子央给始皇帝的信件通过最快的速度传递。
    抓到项梁的当天下午,子央写的信很厚,表示要在楚地大开杀戒。
    这封信的重点侧重于针对六国旧贵,特别是楚国的贵族。
    始皇帝的心思就在杀鸡儆猴上面,他东巡天下的目的就在于震慑天下,而项氏叔侄就是最好的那只“鸡”。
    这一只鸡足够有身份,他们是项燕的后人, 项燕是楚国最后的大将。项燕战死于秦灭楚之战,这一战是项氏“国仇家恨”的象征,也是项梁在楚地拥有天然号召力的根源,同时也让项氏在楚地有了极高的威望。
    只要把项氏杀了,其他人必然会噤若寒蝉。
    始皇帝立即召集大臣们布置这件事,虽然这件事的执行者是长安君,秦朝中枢必然要做出相应的动作。
    其他大臣都觉得该按照秦法处置,要把项氏连根拔起。散会之后,李二凤找到了始皇帝,委婉地劝说“诛杀首恶,其余放过”。
    李二凤说起了一个很现实的问题,杀了这些豪强,天下震动,对治理天下没有任何的好处。
    始皇帝不同意,他就是要让天下震动。
    李二凤有的时候就觉得很无奈,觉得秦朝二世而亡的根源就在始皇帝身上,因为始皇帝太过霸道。
    李二凤还有别的理由劝说始皇帝,说项籍十分神勇,在秦国的这些老将军们老去之后,需要有新人撑起秦国的大军,就目前来看,青年一代中也就是李信是翘楚,其余的看上去都是虾兵蟹将,远远比不上王翦等人。
    而项籍,是个很好的将帅。
    这的确是一个很现实的问题,始皇帝也为此烦恼。似乎上天相助完秦统一天下,后就不管了。在统一天下的关口,出现了很多有名的大将,比如说白起,比如说王翦。而一统天下后,这些人死的死,老的老,超过他们的人几乎没有,现在新的统帅还没出现,也不知道什么时候出现。
    这让始皇帝很焦虑,始皇帝能够鞭笞天下,最重要的原因之一就是秦军在各地都有驻扎,一旦秦军不能打胜仗,将是动摇统治的大事。
    始皇帝叹了一口气之后说:“你说的是事实,可你想过没有,项籍会为我大秦出力吗?”始皇帝说完摇了摇头,他自己都不信项籍能投降秦朝。
    羽之神勇,千古无二。
    始皇帝对项籍的本事是肯定的,但是他自己也清楚,这种驾驭不了的人早点杀了,要不然浪费粮食。
    但是李二凤有自信能劝降项籍。
    他的一生中收服了很多人,不管这些人来自什么阵营,都能在他手下发挥长处,并且尽忠职守。
    李二凤是真的爱惜项籍的本事,就自动请缨前去劝降。
    始皇帝就觉得这孩子太想当然了,也没拦着他,同意他去。始皇帝心里的想法是:让他看到子央,生出萤火比不了皓月的念头,自惭形秽,有利于子央继位。
    始皇帝这么想,完全是奔着消弭于将来的流血政变,他要让李二凤输得心服口服。
    李二凤打算次日离开,他回到自己居住的房间之后,就发现仅仅是一会儿时间,已经有人知道项梁叔侄被抓,求情的人已经到了他跟前。
    都说交通困难,来往不方便,可是这些理由针对贵族并不成立,他们若是想要交换消息,互通利益,哪怕时间仓促,哪怕山高路远,对他们来说都不影响。
    为项氏求情的人已经在路上,营救项氏的书信在不断被传递。
    就在这些门客劝说李二凤的时候,子央的第二封信,也就是次日早上和张良说完话后写的信再次送到了,前后就隔了半天。

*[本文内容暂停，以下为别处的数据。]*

Background: an optimization exercise with open tools, aiming at small area. Do not read the settings as production practice. Function was checked by simulation only, so behaviour that the tests miss may differ from the original. The clock port is modelled as an ideal driver; clocking choices that lean on that would not hold on a real chip.

==> flow/design.v <==
module sd_adc (
    input  bit        clk,
    input  bit        rst,
    input  bit        adc_lvds_pin,
    output bit        adc_fb_pin,
    output bit [15:0] adc_output,
    output bit        adc_valid
);
    bit [7:0]  cnt;
    bit        ena, vld, fb;
    bit [16:0] cacc;
    bit [14:0] racc;
    bit        c4, rc4;
    bit [16:0] xs;
    bit [15:0] yr, zr;
    bit        y16, z16;
    bit [15:0] tr, s3, s2, hn;
    bit        cs, c2, c3, sat_hi, sat_lo;
    bit        nb0;
    bit        zo;
    wire c255 = (cnt == 8'd255);
    wire c0   = (cnt == 8'd0);
    wire first = c0 & ~ena;
    wire a    = fb & ~first;
    wire shift_in = (cnt[7:4] == 4'd0);                  
    wire k16      = (cnt == 8'd16);
    wire wr       = (cnt >= 8'd3)  && (cnt <= 8'd18);    
    wire zk = nb0 ? 1'b0 : (shift_in ? zr[0] : (k16 ? z16 : 1'b0));
    wire xk = xs[0];
    wire sk = xk ^ zk ^ cs;
    wire cs_n = (xk & zk) | (xk & cs) | (zk & cs);
    wire yj  = ~nb0 && wr && zr[13];
    wire yj2 = ~nb0 && (cnt <= 8'd16) && zr[15];
    wire t    = yj ^ yj2 ^ c2;
    wire c2_n = (yj & yj2) | (yj & c2) | (yj2 & c2);
    wire ns   = ~sk;
    wire fo   = t ^ ns ^ c3;
    wire c3_n = (t & ns) | (t & c3) | (ns & c3);
    wire tin = wr ? fo : (sat_hi | (~sat_lo & tr[0]));
    bit [3:0]  cl, rl, cm, rm;
    bit        cl_c, rl_c, cm_c, rm_c;
    bit [16:0] cacc_n;
    bit [15:0] racc_n;
    bit [7:0]  cop, rop;
    function automatic bit [4:0] add4(input bit [3:0] x, input bit [3:0] y, input bit ci);
        bit [4:0] c;
        bit [3:0] r;
        c[0] = ci;
        for (int i = 0; i < 4; i++) begin
            r[i]   = x[i] ^ y[i] ^ c[i];
            c[i+1] = (x[i] & y[i]) | (x[i] & c[i]) | (y[i] & c[i]);
        end
        add4 = {c[4], r};
    endfunction
    function automatic bit [9:0] inc9(input bit [8:0] x, input bit ci);
        bit [9:0] c;
        bit [8:0] r;
        c[0] = ci;
        for (int i = 0; i < 9; i++) begin
            r[i]   = x[i] ^ c[i];
            c[i+1] = x[i] & c[i];
        end
        inc9 = {c[9], r};
    endfunction
    bit [9:0] ci9, ri9;
    always_comb begin
        cop = a ? ~cnt : 8'd0;
        rop = a ? cnt : 8'd0;
        {cl_c, cl} = add4(cacc[3:0], cop[3:0], 1'b0);
        {cm_c, cm} = add4(cacc[7:4], cop[7:4], c4);
        ci9 = inc9(cacc[16:8], cm_c);
        cacc_n = {ci9[8:0], cm, cl};
        {rl_c, rl} = add4(racc[3:0], rop[3:0], a);
        {rm_c, rm} = add4(racc[7:4], rop[7:4], rc4);
        ri9 = inc9({2'b00, racc[14:8]}, rm_c);
        racc_n = {ri9[7:0], rm, rl};
    end
    always_ff @(posedge clk) begin
        fb  <= adc_lvds_pin;
        ena <= c255;
        vld <= ena;
        cnt <= rst ? 8'd0 : cnt + 8'd1;
        if (c255 | first) begin
            cacc <= {1'b0, racc_n};
            c4   <= rl_c;
        end else begin
            cacc <= cacc_n;
            c4   <= cl_c;
        end
        racc <= (rst | c255) ? 15'd0 : racc_n[14:0];
        rc4  <= ~(rst | c255) & rl_c;
        nb0 <= rst | (nb0 & ~c255);
        zo  <= nb0;
        xs <= (xs >> 1) | (c255 ? cacc_n : 17'd0);
        yr <= {shift_in ? xs[0] & ~nb0 : yr[0], yr[15:1]};
        zr <= {shift_in ? yr[0] & ~nb0 : zr[0], zr[15:1]};
        cs <= cs_n;
        c2 <= (cnt == 8'd2) ? 1'b0 : c2_n;
        c3 <= (cnt == 8'd2) ? 1'b1 : c3_n;
        if (k16) begin
            y16    <= xs[0] & ~nb0;
            z16    <= y16 & ~nb0;
            sat_hi <= ~nb0 & (y16 | (xs[0] & z16));
            sat_lo <= 1'b0;
        end
        if (cnt == 8'd19) begin
            sat_hi <= sat_hi | (fo & ~tr[15]);
            sat_lo <= ~sat_hi & fo & tr[15];
        end
        tr <= {tin, tr[15:1]};
        s3 <= {wr ? tr[0] & ~nb0 : s3[0], s3[15:1]};
        s2 <= {wr ? s3[0] & ~nb0 : s2[0], s2[15:1]};
        hn <= {wr ? ~(s2[0] & ~nb0) : hn[0], hn[15:1]};
    end
    assign adc_fb_pin = fb;
    assign adc_valid  = vld;
    assign adc_output = ~({hn[1:0], hn[15:2]} | {16{zo}});
endmodule
Settings: LEC_CHECK=0, CAP_MARGIN=20, CORE_MARGIN=2, CORE_UTILIZATION=40, SLEW_MARGIN=20; clock period 5.0 ns.
standard.sh (not shown) runs the stock make flow with config.mk's settings and CLKGATE_MAP_FILE= SYNTH_SCRIPT=/design/flow/synth_recipe.tcl, a recipe that flattens the netlist after the stock synthesis.
==> flow/flow/run.sh <==
#!/bin/bash
# Own layout flow: the standard ORFS flow (standard.sh), with
#  - CTS without dummy loads, built of buf_4; a POST_CTS hook
#    (upsize_clk.tcl) turns the clock buffers whose sinks see more than
#    115 ps of slew into buf_6,
#  - port buffers of the smallest buffer cell,
#  - power recovery (downsizing on paths with slack) after global routing.
# The full output of the flow goes to standard.log in the work folder; ORFS
# keeps each step's own log under orfs/logs.
set -euo pipefail
export CTS_ARGS='-sink_clustering_enable -repair_clock_nets -dont_use_dummy_load -buf_list sky130_fd_sc_hd__buf_4'
export POST_CTS_TCL="$PWD/flow/upsize_clk.tcl"
export BUFFER_PORTS_ARGS='-buffer_cell sky130_fd_sc_hd__buf_1'
export RECOVER_POWER=100
bash standard.sh > standard.log 2>&1
==> flow/flow/upsize_clk.tcl <==
# POST_CTS hook: the clock tree is built of buf_4; each clock buffer whose
# sinks see a slew above 115 ps (placement parasitics) becomes a buf_6,
# then the placement is legalized again.
estimate_parasitics -placement
set n 0
foreach inst [get_cells clkbuf*] {
  set worst 0
  set out [get_pins -of_objects $inst -filter "direction==output"]
  foreach p [get_pins -of_objects [get_nets -of_objects $out] -filter "direction==input"] {
    foreach k {slew_max_rise slew_max_fall} {
      set s [get_property $p $k]
      if {$s > $worst} { set worst $s }
    }
  }
  if {$worst > 0.115} {
    replace_cell $inst sky130_fd_sc_hd__buf_6
    incr n
  }
}
puts "upsize_clk: $n clock buffers upsized to buf_6"
detailed_placement
check_placement -verbose
Change:
--- a/flow/design.v
+++ b/flow/design.v
@@ -28,9 +28,9 @@
     wire zk = nb0 ? 1'b0 : (shift_in ? zr[0] : (k16 ? z16 : 1'b0));
     wire xk = xs[0];
     wire sk = xk ^ zk ^ cs;
     wire cs_n = (xk & zk) | (xk & cs) | (zk & cs);
-    wire yj  = ~nb0 && wr && zr[13];
+    wire yj  = ~nb0 && (cnt != 8'd19) && zr[13];
     wire yj2 = ~nb0 && (cnt <= 8'd16) && zr[15];
     wire t    = yj ^ yj2 ^ c2;
     wire c2_n = (yj & yj2) | (yj & c2) | (yj2 & c2);
     wire ns   = ~sk;
@@ -93,9 +93,9 @@
         zo  <= nb0;
         xs <= (xs >> 1) | (c255 ? cacc_n : 17'd0);
         yr <= {shift_in ? xs[0] & ~nb0 : yr[0], yr[15:1]};
         zr <= {shift_in ? yr[0] & ~nb0 : zr[0], zr[15:1]};
-        cs <= cs_n;
+        cs <= c255 ? 1'b0 : cs_n;
         c2 <= (cnt == 8'd2) ? 1'b0 : c2_n;
         c3 <= (cnt == 8'd2) ? 1'b1 : c3_n;
         if (k16) begin
             y16    <= xs[0] & ~nb0;
After rerunning: The changed run ran to the end with no violations; cell count is unchanged; synthesized area stays flat; core utilization is about the same; synthesized cell count barely changes; worst setup slack improved by 250 ps; die area stays flat.

[separate check: timing with driven ports]
In the flow no input, the clock included, has a driving cell. The finished layouts below were timed again as built, in two steps.
Step 1: set_driving_cell puts a clkbuf_16 on clk and a buf_2 on each other input, an assumption about the parent block.
Step 2 adds t to the input delays and takes it off the output delays; t is the mean of the earliest and latest rising clock arrival at the registers after step 1. Input paths then give back, and output paths get back, about the clock's delay inside the block.
Three values: ideal ports, drivers, drivers and shift; two values: the first two.
| run | shift t [ns] | slack for setup (ns) | worst setup path after step 2 | latest minus earliest clock arrival (ns) |
|---|---|---|---|---|
| the first run | 0.401 | 0.565 / 0.565 / 0.565 | register to register | 0.044 / 0.044 |
| the second run | 0.391 | 0.820 / 0.820 / 0.820 | register to register | 0.032 / 0.031 |
After both steps every run listed still meets setup and hold.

    始皇帝赶紧打开,以为是又出现了什么变故,他以为根据项梁那能举起马车的本事,越狱似乎也不是不可能。
    他打开信件之后,子央在信里说了两件事,其一就是根据张良的说法,会稽郡的官吏并没有掌握当地,所有权力就在以项氏为首的这群豪强手里。子央推断,别的地方,特别是对秦人怀有敌意的楚地,大概也是如此。
    子央还列举了项梁杀人和他们大闹咸阳之后,仍然能大摇大摆地在会稽郡生活的事例,证明秦法和秦官秦吏并没有真正地掌握楚地。
    不需要子央再三举例子,始皇帝气得在桌子上捶了好几拳。
    秦国死了那么多人,流了那么多血,不是为了给楚国的封君们杀了楚王让他们各自为政的!
    此时始皇帝已经决定,押送项梁项籍回会稽郡,当着那些豪强和官吏的面五马分尸,剩余的项氏族人也要一起车裂!
    深呼吸几口气后,始皇帝接着往下看。
    子央就在信里向着始皇帝道歉,因为她要收回前面那一封信,那封信是在她对事情了解不完整的情况下急匆匆写出来的,她接下来的一切行动要以第二封信为主。
    第二封信的办法就是以项梁案为纽带,凡是和他有关联的人抓出来杀了。
    这么做就是把整个楚地的惊惧压到最小,在不激怒底层庶民的情况下,对那些封君面厘清立场。
    总结成一句话“团结能团结的,杀掉不能团结的。
    引用一句电影台词“请客、斩首、收下当狗。”
    子央还在信里解释,并非自己胆小怕事或者是懒惰,不愿意把所有的事情处理完,而是要把那些有钱的富裕人家和逃过一劫的封君贵人们留下,因为要留着他们保证经济活力,同时也要为接下来实施《金城疏》的内容提供一片长势良好的韭菜田。
    子央苦口婆心地解释:阿父,阿房宫不是一天能建起来的,也不是一年两年能建起来的。所以人也不能一年内全部杀光,就跟韭菜不能一下子把根儿刨了是一个道理。
    始皇帝看完之后,忍不住感慨:“吾儿长大了,不再是那个只知道灭杀的孩子了。”
    他心里已经同意这么做,但是信件的原件不会让所有人看,再次把几个丞相叫来,大家传阅了信件之后,王绾和李斯同时伏地请罪。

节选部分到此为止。